***** Data to examine

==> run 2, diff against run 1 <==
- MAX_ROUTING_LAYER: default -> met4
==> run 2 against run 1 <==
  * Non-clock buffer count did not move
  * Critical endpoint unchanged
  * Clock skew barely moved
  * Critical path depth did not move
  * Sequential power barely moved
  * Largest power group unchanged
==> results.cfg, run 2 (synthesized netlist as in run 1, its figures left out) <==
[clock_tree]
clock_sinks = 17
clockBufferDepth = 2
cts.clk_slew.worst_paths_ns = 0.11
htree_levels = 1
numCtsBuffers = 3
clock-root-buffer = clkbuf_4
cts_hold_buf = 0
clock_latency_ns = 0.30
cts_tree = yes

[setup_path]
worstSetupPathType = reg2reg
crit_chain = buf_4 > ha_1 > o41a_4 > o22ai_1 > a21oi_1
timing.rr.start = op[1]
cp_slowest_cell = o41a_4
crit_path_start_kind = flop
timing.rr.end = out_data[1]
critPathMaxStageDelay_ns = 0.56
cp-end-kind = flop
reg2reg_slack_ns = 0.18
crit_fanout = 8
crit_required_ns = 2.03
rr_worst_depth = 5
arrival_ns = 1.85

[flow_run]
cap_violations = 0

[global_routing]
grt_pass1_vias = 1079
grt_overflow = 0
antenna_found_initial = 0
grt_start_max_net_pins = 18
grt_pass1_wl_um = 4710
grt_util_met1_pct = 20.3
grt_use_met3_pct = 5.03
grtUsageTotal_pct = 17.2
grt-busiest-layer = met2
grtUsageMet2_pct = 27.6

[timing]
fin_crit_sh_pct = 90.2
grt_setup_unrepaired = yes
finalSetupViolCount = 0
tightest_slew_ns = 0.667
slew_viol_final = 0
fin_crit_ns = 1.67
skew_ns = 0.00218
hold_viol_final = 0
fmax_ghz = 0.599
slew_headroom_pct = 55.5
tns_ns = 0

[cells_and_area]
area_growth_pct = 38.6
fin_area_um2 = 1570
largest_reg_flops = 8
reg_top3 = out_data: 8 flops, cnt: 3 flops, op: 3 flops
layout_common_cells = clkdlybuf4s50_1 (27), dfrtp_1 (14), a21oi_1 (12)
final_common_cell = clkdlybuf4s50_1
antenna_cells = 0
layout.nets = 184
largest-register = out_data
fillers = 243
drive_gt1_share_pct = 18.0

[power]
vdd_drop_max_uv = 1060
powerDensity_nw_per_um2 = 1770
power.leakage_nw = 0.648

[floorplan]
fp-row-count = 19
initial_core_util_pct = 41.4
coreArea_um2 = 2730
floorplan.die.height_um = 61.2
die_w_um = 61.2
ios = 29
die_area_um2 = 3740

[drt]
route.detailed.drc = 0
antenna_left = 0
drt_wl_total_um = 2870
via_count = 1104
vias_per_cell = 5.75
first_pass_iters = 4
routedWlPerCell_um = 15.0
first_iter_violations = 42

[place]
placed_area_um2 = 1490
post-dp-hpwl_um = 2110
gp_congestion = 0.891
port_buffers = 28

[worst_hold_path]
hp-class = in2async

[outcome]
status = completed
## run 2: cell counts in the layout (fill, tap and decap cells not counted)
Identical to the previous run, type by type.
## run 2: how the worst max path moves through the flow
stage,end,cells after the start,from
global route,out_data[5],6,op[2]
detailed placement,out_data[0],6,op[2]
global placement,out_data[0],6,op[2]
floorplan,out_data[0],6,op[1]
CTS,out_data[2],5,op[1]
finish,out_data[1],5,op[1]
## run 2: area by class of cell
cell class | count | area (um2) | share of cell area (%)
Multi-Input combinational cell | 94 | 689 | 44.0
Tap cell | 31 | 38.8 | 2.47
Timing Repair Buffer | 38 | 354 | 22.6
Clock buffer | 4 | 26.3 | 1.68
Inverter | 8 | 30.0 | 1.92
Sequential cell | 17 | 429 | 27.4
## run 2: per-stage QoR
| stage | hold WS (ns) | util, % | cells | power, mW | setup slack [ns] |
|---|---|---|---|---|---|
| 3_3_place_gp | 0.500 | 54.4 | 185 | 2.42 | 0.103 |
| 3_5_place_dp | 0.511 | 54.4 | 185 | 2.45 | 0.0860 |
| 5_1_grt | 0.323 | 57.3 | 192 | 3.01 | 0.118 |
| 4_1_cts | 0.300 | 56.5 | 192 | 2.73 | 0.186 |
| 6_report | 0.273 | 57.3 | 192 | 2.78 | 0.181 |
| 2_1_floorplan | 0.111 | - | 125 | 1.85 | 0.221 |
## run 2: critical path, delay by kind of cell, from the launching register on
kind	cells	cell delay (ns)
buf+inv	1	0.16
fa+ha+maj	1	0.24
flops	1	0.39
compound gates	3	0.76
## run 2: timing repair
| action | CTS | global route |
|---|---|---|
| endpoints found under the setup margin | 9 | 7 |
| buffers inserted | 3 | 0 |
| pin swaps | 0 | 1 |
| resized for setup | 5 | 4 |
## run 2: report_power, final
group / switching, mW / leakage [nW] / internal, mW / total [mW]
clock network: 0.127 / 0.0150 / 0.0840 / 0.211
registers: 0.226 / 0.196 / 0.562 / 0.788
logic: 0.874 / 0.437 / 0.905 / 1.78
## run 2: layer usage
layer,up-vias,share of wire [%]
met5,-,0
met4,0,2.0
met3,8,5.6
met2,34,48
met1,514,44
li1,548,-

**********

**Problem statement**. Restate verbatim the first line above and all lines after it through the line containing "[floorplan]"; omit the rest.

**Reply**.
==> run 2, diff against run 1 <==
- MAX_ROUTING_LAYER: default -> met4
==> run 2 against run 1 <==
  * Non-clock buffer count did not move
  * Critical endpoint unchanged
  * Clock skew barely moved
  * Critical path depth did not move
  * Sequential power barely moved
  * Largest power group unchanged
==> results.cfg, run 2 (synthesized netlist as in run 1, its figures left out) <==
[clock_tree]
clock_sinks = 17
clockBufferDepth = 2
cts.clk_slew.worst_paths_ns = 0.11
htree_levels = 1
numCtsBuffers = 3
clock-root-buffer = clkbuf_4
cts_hold_buf = 0
clock_latency_ns = 0.30
cts_tree = yes

[setup_path]
worstSetupPathType = reg2reg
crit_chain = buf_4 > ha_1 > o41a_4 > o22ai_1 > a21oi_1
timing.rr.start = op[1]
cp_slowest_cell = o41a_4
crit_path_start_kind = flop
timing.rr.end = out_data[1]
critPathMaxStageDelay_ns = 0.56
cp-end-kind = flop
reg2reg_slack_ns = 0.18
crit_fanout = 8
crit_required_ns = 2.03
rr_worst_depth = 5
arrival_ns = 1.85

[flow_run]
cap_violations = 0

[global_routing]
grt_pass1_vias = 1079
grt_overflow = 0
antenna_found_initial = 0
grt_start_max_net_pins = 18
grt_pass1_wl_um = 4710
grt_util_met1_pct = 20.3
grt_use_met3_pct = 5.03
grtUsageTotal_pct = 17.2
grt-busiest-layer = met2
grtUsageMet2_pct = 27.6

[timing]
fin_crit_sh_pct = 90.2
grt_setup_unrepaired = yes
finalSetupViolCount = 0
tightest_slew_ns = 0.667
slew_viol_final = 0
fin_crit_ns = 1.67
skew_ns = 0.00218
hold_viol_final = 0
fmax_ghz = 0.599
slew_headroom_pct = 55.5
tns_ns = 0

[cells_and_area]
area_growth_pct = 38.6
fin_area_um2 = 1570
largest_reg_flops = 8
reg_top3 = out_data: 8 flops, cnt: 3 flops, op: 3 flops
layout_common_cells = clkdlybuf4s50_1 (27), dfrtp_1 (14), a21oi_1 (12)
final_common_cell = clkdlybuf4s50_1
antenna_cells = 0
layout.nets = 184
largest-register = out_data
fillers = 243
drive_gt1_share_pct = 18.0

[power]
vdd_drop_max_uv = 1060
powerDensity_nw_per_um2 = 1770
power.leakage_nw = 0.648

[floorplan]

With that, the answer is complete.